Mavyret Approved as Eight-Week HCV Treatment Regimen, Including for Those With Mild Cirrhosis
In a major milestone, AbbVie's new hepatitis C (HCV) drug combination, glecaprevir and pibrentasvir (Mavyret), has been approved for patients of any genotype with a treatment duration of only eight weeks -- four weeks less than most other direct-acting antiviral (DAA) regimens.
Although the eight-week regimen was approved only for patients who have never been treated before (so-called treatment-naive patients), it was approved for all six hepatitis C genotypes and for patients with mild cirrhosis.
In 2014, Gilead's two-drug combo sofosbuvir/ledipasvir (Harvoni) was approved as an eight-week treatment in certain limited patient populations with uncomplicated hepatitis C infections, such as treatment-naive genotype 1 patients, who are generally thought to be among the easiest to treat.
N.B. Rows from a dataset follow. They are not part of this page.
<file path="src/hw/rtl/vcp_pkg.sv">
package vcp_pkg;

  // Field widths
  localparam int COORD_W     = 16;
  localparam int VALUE_W     = 8;
  localparam int SEL_W       = 8;
  localparam int COUNT_W     = 16;
  localparam int SUM_W       = 24;
  localparam int PIX_VALUE_W = 8;
  localparam int ALPHA_W     = 7;
  localparam int CFG_INDEX_W = 2;
  localparam int CFG_DATA_W  = 16;

  // Commands
  localparam logic CMD_ACCUMULATE = 1'b0;
  localparam logic CMD_READ       = 1'b1;

  // Register indexes
  localparam logic [CFG_INDEX_W-1:0] REG_MIN_ROW = 2'd0;
  localparam logic [CFG_INDEX_W-1:0] REG_MAX_ROW = 2'd1;
  localparam logic [CFG_INDEX_W-1:0] REG_MIN_COL = 2'd2;
  localparam logic [CFG_INDEX_W-1:0] REG_MAX_COL = 2'd3;

  localparam logic signed [COORD_W-1:0] MIN_INDEX_RESET = 16'sd0;
  localparam logic signed [COORD_W-1:0] MAX_INDEX_RESET = 16'sd255;

  // Classification constants
  localparam logic [SUM_W-1:0]       BRIGHT_MULT  = 24'd116;
  localparam logic [COUNT_W-1:0]     SPARSE_LIMIT = 16'd5;
  localparam logic [PIX_VALUE_W-1:0] PIX_DARK     = 8'd0;
  localparam logic [PIX_VALUE_W-1:0] PIX_SPARSE   = 8'd100;
  localparam logic [PIX_VALUE_W-1:0] PIX_BRIGHT   = 8'd255;
  localparam logic [ALPHA_W-1:0]     ALPHA_NONE   = 7'd0;
  localparam logic [ALPHA_W-1:0]     ALPHA_SET    = 7'd90;

  // Result queue
  localparam int OUT_DEPTH = 4;
  localparam int OUT_PTR_W = $clog2(OUT_DEPTH);
  localparam int OUT_CNT_W = OUT_PTR_W + 1;

  typedef struct packed {
    logic signed [COORD_W-1:0] min_row;
    logic signed [COORD_W-1:0] max_row;
    logic signed [COORD_W-1:0] min_col;
    logic signed [COORD_W-1:0] max_col;
  } box_t;

  typedef struct packed {
    logic [COUNT_W-1:0] count;
    logic [SUM_W-1:0]   sum;
  } pixel_t;

  typedef struct packed {
    logic [PIX_VALUE_W-1:0] value;
    logic [ALPHA_W-1:0]     alpha;
  } result_t;

  // Control of an item between address stage and update stage.
  typedef struct packed {
    logic               valid;
    logic               command;
    logic               hit;
    logic [VALUE_W-1:0] value;
  } stage_item_t;

endpackage

</file>
<file path="src/hw/rtl/vcp_front.sv">
module vcp_front #(
  parameter int GRID_ROWS = 256,
  parameter int GRID_COLS = 256,
  parameter int AW = 16
) (
  input  logic                               clk,
  input  logic                               rst,
  input  logic                               take,
  input  logic                               command,
  input  logic signed [vcp_pkg::COORD_W-1:0] voxel_x,
  input  logic signed [vcp_pkg::COORD_W-1:0] voxel_y,
  input  logic [vcp_pkg::VALUE_W-1:0]        voxel_value,
  input  logic [vcp_pkg::SEL_W-1:0]          read_row,
  input  logic [vcp_pkg::SEL_W-1:0]          read_col,
  input  vcp_pkg::box_t                      box,
  output logic                               busy,
  output logic [AW-1:0]                      rd_addr,
  output vcp_pkg::stage_item_t               item,
  output logic [AW-1:0]                      item_addr
);
  import vcp_pkg::*;

  localparam int RW = (GRID_ROWS > 1) ? $clog2(GRID_ROWS) : 1;
  localparam int CW = (GRID_COLS > 1) ? $clog2(GRID_COLS) : 1;
  localparam logic [COORD_W-1:0] ROW_LIMIT = COORD_W'(GRID_ROWS);
  localparam logic [COORD_W-1:0] COL_LIMIT = COORD_W'(GRID_COLS);

  // Decode stage registers
  logic               a_valid;
  logic               a_command;
  logic               a_box;
  logic [COORD_W-1:0] a_row;
  logic [COORD_W-1:0] a_col;
  logic [VALUE_W-1:0] a_value;

  logic               in_box;
  logic [COORD_W-1:0] acc_row;
  logic [COORD_W-1:0] acc_col;
  logic               grid_ok;
  logic [RW-1:0]      row_idx;
  logic [CW-1:0]      col_idx;

  always_comb begin
    in_box  = (voxel_x >= box.min_row) && (voxel_x <= box.max_row) &&
              (voxel_y >= box.min_col) && (voxel_y <= box.max_col);
    // Inside the box the difference is never negative.
    acc_row = box.max_row - voxel_x;
    acc_col = box.max_col - voxel_y;
  end

  always_ff @(posedge clk) begin
    if (rst) begin
      a_valid <= 1'b0;
    end else begin
      a_valid <= take;
    end
    if (take) begin
      a_command <= command;
      a_value   <= voxel_value;
      if (command == CMD_READ) begin
        a_row <= COORD_W'(read_row);
        a_col <= COORD_W'(read_col);
        a_box <= 1'b1;
      end else begin
        a_row <= acc_row;
        a_col <= acc_col;
        a_box <= in_box;
      end
    end
  end

  always_comb begin
    grid_ok = (a_row < ROW_LIMIT) && (a_col < COL_LIMIT);
    row_idx = a_row[RW-1:0];
    col_idx = a_col[CW-1:0];
    rd_addr = AW'(row_idx) * AW'(GRID_COLS) + AW'(col_idx);
  end

  always_ff @(posedge clk) begin
    if (rst) begin
      item.valid <= 1'b0;
    end else begin
      item.valid <= a_valid;
    end
    item.command <= a_command;
    item.hit     <= a_box && grid_ok;
    item.value   <= a_value;
    item_addr    <= rd_addr;
  end

  assign busy = a_valid;

endmodule

</file>
<file path="config.mk">
export PLATFORM = sky130hd
export DESIGN_NAME = vcp_front
export DESIGN_NICKNAME = d
export VERILOG_FILES = /design/src/hw/rtl/vcp_pkg.sv /design/src/hw/rtl/vcp_front.sv
export SDC_FILE = /design/constraint.sdc
export NUM_CORES = 1
export LEC_CHECK = 0
export BUFFER_PORTS_ARGS = -buffer_cell sky130_fd_sc_hd__buf_2
export CORE_MARGIN = 10
export CORE_UTILIZATION = 50
export CTS_CLUSTER_SIZE = 40
export DETAILED_ROUTE_END_ITERATION = 12
export GPL_ROUTABILITY_DRIVEN = 0
export PLACE_DENSITY = 0.89
export SYNTH_ARGS = -nofsm -noshare
export SYNTH_HDL_FRONTEND = slang
export SYNTH_SLANG_ARGS = --single-unit
</file>
<file path="constraint.sdc">
create_clock -name clk -period 2.95 [get_ports clk]
set_clock_uncertainty 0.2 [all_clocks]
set_input_delay 0.1475 -clock clk [delete_from_list [all_inputs] [get_ports clk]]
set_output_delay 0.1475 -clock clk [all_outputs]
set_load 0.1 [all_outputs]
</file>
Word level (Yosys, flattened, before mapping)
Index checks and enable logic that the tools add are counted.
{"block": "totals", "output_inout_bits": 44, "ff_bits": 70}
{"block": "op_classes", "add_sub_neg": 3, "muxes": 2, "reduce_logical": 5, "n_lt_le_gt_ge": 6}
{"operator": "$ge A16 B16 Y1", "n": 2}
{"operator": "$le A16 B16 Y1", "n": 2}
{"operator": "$lt A16 B9 Y1 const B", "n": 2}
{"operator": "$sub A16 B16 Y16", "n": 2}
{"operator": "$add A16 B8 Y16", "n": 1}
{"operator": "$mux W8", "n": 2}
{"operator": "$logic_and A1 B1 Y1", "n": 5}

Longest topological paths before layout
Gate-level depths: netlist of run 1.
{"block": "depth", "ltp_word": 4, "depth_mapped": 9}

Worst setup path before layout of run 1
Ideal clock, no wire load.
{"block": "synth_path", "kind": "input port to flip-flop", "startpoint": "input box[0] in the netlist's numbering", "endpoint": "register a_col[14] (data pin)", "t_arrival_ns": 1.786, "slack_ns": 0.702, "stages": 9, "path_buffers": 0, "setup_time_ns": 0.262, "path_cell_list": "inv_1 > ha_1 > fa_1 > nor2b_4 > o311ai_4 > a21boi_2 > o31ai_2 > a31oi_1 > mux2_1"}
{"block": "synth_between", "elab_chain_cells": 1}
{"item": "start: declaration", "line_no": "vcp_front.sv:15", "text": "input vcp_pkg::box_t box,"}
{"item": "$sub A16 B16 Y16", "line_no": "vcp_front.sv:48", "text": "acc_col = box.max_col - voxel_y;"}
{"item": "end signal: assignment", "line_no": "vcp_front.sv:62", "text": "a_col <= COORD_W'(read_col);"}
{"item": "end signal: assignment", "line_no": "vcp_front.sv:66", "text": "a_col <= acc_col;"}
{"item": "end: declaration", "line_no": "vcp_front.sv:33", "text": "logic [COORD_W-1:0] a_col;"}
Every way passes these cells.
A chain may end at the register's enable or synchronous reset.

Worst setup path in the final report of run 1
{"block": "layout_path", "startpoint": "input voxel_x[0] in the netlist's numbering", "endpoint": "register a_row[14] (data pin)"}
{"block": "layout_between", "elab_chain_cells": 1}
{"item": "start: declaration", "line_no": "vcp_front.sv:10", "text": "input logic signed [vcp_pkg::COORD_W-1:0] voxel_x,"}
{"item": "$sub A16 B16 Y16", "line_no": "vcp_front.sv:47", "text": "acc_row = box.max_row - voxel_x;"}
{"item": "end signal: assignment", "line_no": "vcp_front.sv:61", "text": "a_row <= COORD_W'(read_row);"}
{"item": "end signal: assignment", "line_no": "vcp_front.sv:65", "text": "a_row <= acc_row;"}
{"item": "end: declaration", "line_no": "vcp_front.sv:32", "text": "logic [COORD_W-1:0] a_row;"}
Every way passes these cells.

==> results of run 1 <==
## flip-flops by register name, indices dropped and copies added, names as in the netlist
register	cells
a_col	16
a_row	16
item_addr	16
item	11
a_value	8
a_box	1
a_command	1
busy	1
## cell families (layout without fill, tap and decap cells)
kind of cell	count (synthesis)	count (layout)	share of synthesized area
buf+inv	97	282	0.08927
simple gates	125	125	0.1316
other cells	0	1	0
fa+ha+maj	66	66	0.1754
flops	70	70	0.3801
compound gates	126	126	0.1817
xor+xnor	14	14	0.02558
mux	7	7	0.01644
## Yosys cell counts, types with 3 or more instances
cell       n
a211oi_1   4
a21o_1    12
a21oi_1   29
a31oi_1    5
a41oi_1    3
buf_4     17
clkbuf_1   6
dfxtp_1   28
edfxtp_1  42
ha_1      64
inv_1     74
mux2_1     5
nand2_1   36
nand2b_1   6
nand3_1    3
nand4_1   11
nor2_1    29
nor2b_1   12
nor3_1     8
nor3b_1    4
nor4_1     4
o211ai_1   3
o21a_1    10
o21ai_0   28
o21ai_1    8
o31ai_1    3
xnor2_1    6
xor2_1     8
## area by class of cell
cell class,instances,area (sq um)
clock buffer,9,123.9
tap,129,161.4
sequential,70,1822
timing repair buffer,192,1086
clock inverter,7,73.82
multi-input combinational,338,2544
fill,726,3193
inverter,74,277.8
antenna,1,2.502
## power by group
group	total [mW]	switching, mW	internal [mW]
logic	1.19	0.849	0.345
registers	1.19	0.0366	1.15
clock network	0.739	0.404	0.335
total	3.12	1.29	1.83
## what timing repair did
action	4_1_cts	5_1_grt
setup endpoints to repair	0	0
hold endpoints to repair	26	0
hold buffers	25	0
## layer usage
metal	vias to the layer above	global-route usage	wire, um
met4	0	0.07264	342
met5	-	0	0
li1	2147	-	-
met1	2000	0.2087	5374
met3	35	0.04844	905
met2	191	0.3465	7019
## worst paths after layout
| path | depth (start not counted) | end | start |
|---|---|---|---|
| hold reg to reg | 0 | item[9] | a_command |
| hold / removal | 3 | a_row[0] | voxel_x[0] |
| setup / recovery | 9 | a_row[14] | voxel_x[0] |
| setup reg to reg | 3 | item[8] | a_col[15] |
## layout by cell type (no fill, tap or decap), types with 5 or more instances in the layout
cell	synthesis	routed
a21o_1	12	12
a21oi_1	29	29
a31oi_1	5	5
buf_2	0	167
clkbuf_8	0	9
dfxtp_1	28	28
dlygate4sd3_1	0	25
edfxtp_1	42	42
ha_1	64	64
inv_1	74	74
mux2_1	5	5
nand2_1	36	36
nand2b_1	6	6
nand4_1	11	11
nor2_1	29	29
nor2b_1	12	12
nor3_1	8	8
o21a_1	10	10
o21ai_0	28	28
o21ai_1	8	8
xnor2_1	6	6
xor2_1	8	8
## worst max-delay path, delay by kind of cell
family                   cells  cell delay (ns)
AO/OA/AOI/OAI                4             0.85
adder cells (fa/ha/maj)      2             0.63
buffers and inverters        1             0.11
AND/OR/NAND/NOR              2             0.30
## per-stage QoR
step	cells	setup WS (ns)	instance area, sq um	utilization
2_1_floorplan	505	0.7022	4793	-
3_3_place_gp	778	0.5268	5640	0.6075
3_5_place_dp	778	0.4433	5640	0.6075
4_1_cts	819	0.8186	6088	0.6558
5_1_grt	820	0.6351	6091	0.6561
6_report	820	0.7602	6091	0.6561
Yet, the U.S. Food and Drug Administration also imposed certain restrictions on sofosbuvir/ledipasvir when prescribed as an eight-week regimen rather than the typical 12, making it practically difficult for prescribers to opt for eight weeks even for ideal candidates. For example, sofosbuvir/ledipasvir was approved for treatment-naive candidates without cirrhosis and with low levels of HCV RNA in their blood prior to treatment -- yet, mandating a test for HCV RNA created an extra step that may have discouraged eight-week prescriptions, especially when 12 weeks is considered very safe.
AbbVie's regimen, meanwhile, has been approved as an eight-week treatment for any patient who has never previously been treated and has no major complications such as extreme liver damage or kidney disease. It is comprised of a pangenotypic NS3/4A protease inhibitor (glecaprevir) and a pangenotypic NS5A inhibitor (pibrentasvir). Unlike Gilead's regimens, it does not make use of a non-nucleoside inhibitor, or "nuke," backbone.
Approval was based on cure data from clinical trials that enrolled about 2,300 adults of all genotypes, with and without cirrhosis. Regardless of the length of treatment (eight, 12 or 16 weeks), between 92% and 100% of patients were cured.
The duration of treatment is important because it improves patient adherence and makes the overall course of treatment less of a financial burden for patients and insurance providers. In general, the newer generations of DAAs have wholesale prices set above $50,000, sometimes up to $100,000. The first blockbuster DAA, Gilead's sofosbuvir, famously cost $1,000 per pill.
Meanwhile, AbbVie set the 12-week wholesale acquisition price of glecaprevir/pibrentasvir at $39,600, making the price for eight weeks of treatment only $26,400 -- far cheaper than the comparable pangenotypic regimens from Gilead, sofosbuvir/velpatasvir/voxilaprevir (Vosevi) and sofosbuvir/velpatasvir (Epclusa), both of which cost $74,760 for 12 weeks.
AbbVie's pricing decision prompted applause from the Fair Pricing Coalition (FPC). In a recently released statement, FPC's Tim Horn described glecaprevir/pibrentasvir's price point as "very good news for people living with HCV in the United States," noting that a majority of people prescribed glecaprevir/pibrentasvir will be able to complete treatment in eight weeks rather than 12. The relatively discounted price of AbbVie's regimen is likely to lower treatment barriers and get more people on treatment and cured, Horn said in prepared remarks.
AbbVie's two-drug combo was also approved in adults with genotype 1 infection who previously failed treatment with a regimen containing either an NS5A or an NS3/4A. It cannot be used in patients who have been previously treated with a regimen containing both. Still, considering that many patients have been treated with a combination nuke and NS5A, the new drug will likely become an important salvage therapy in the armamentarium of hepatitis C medications.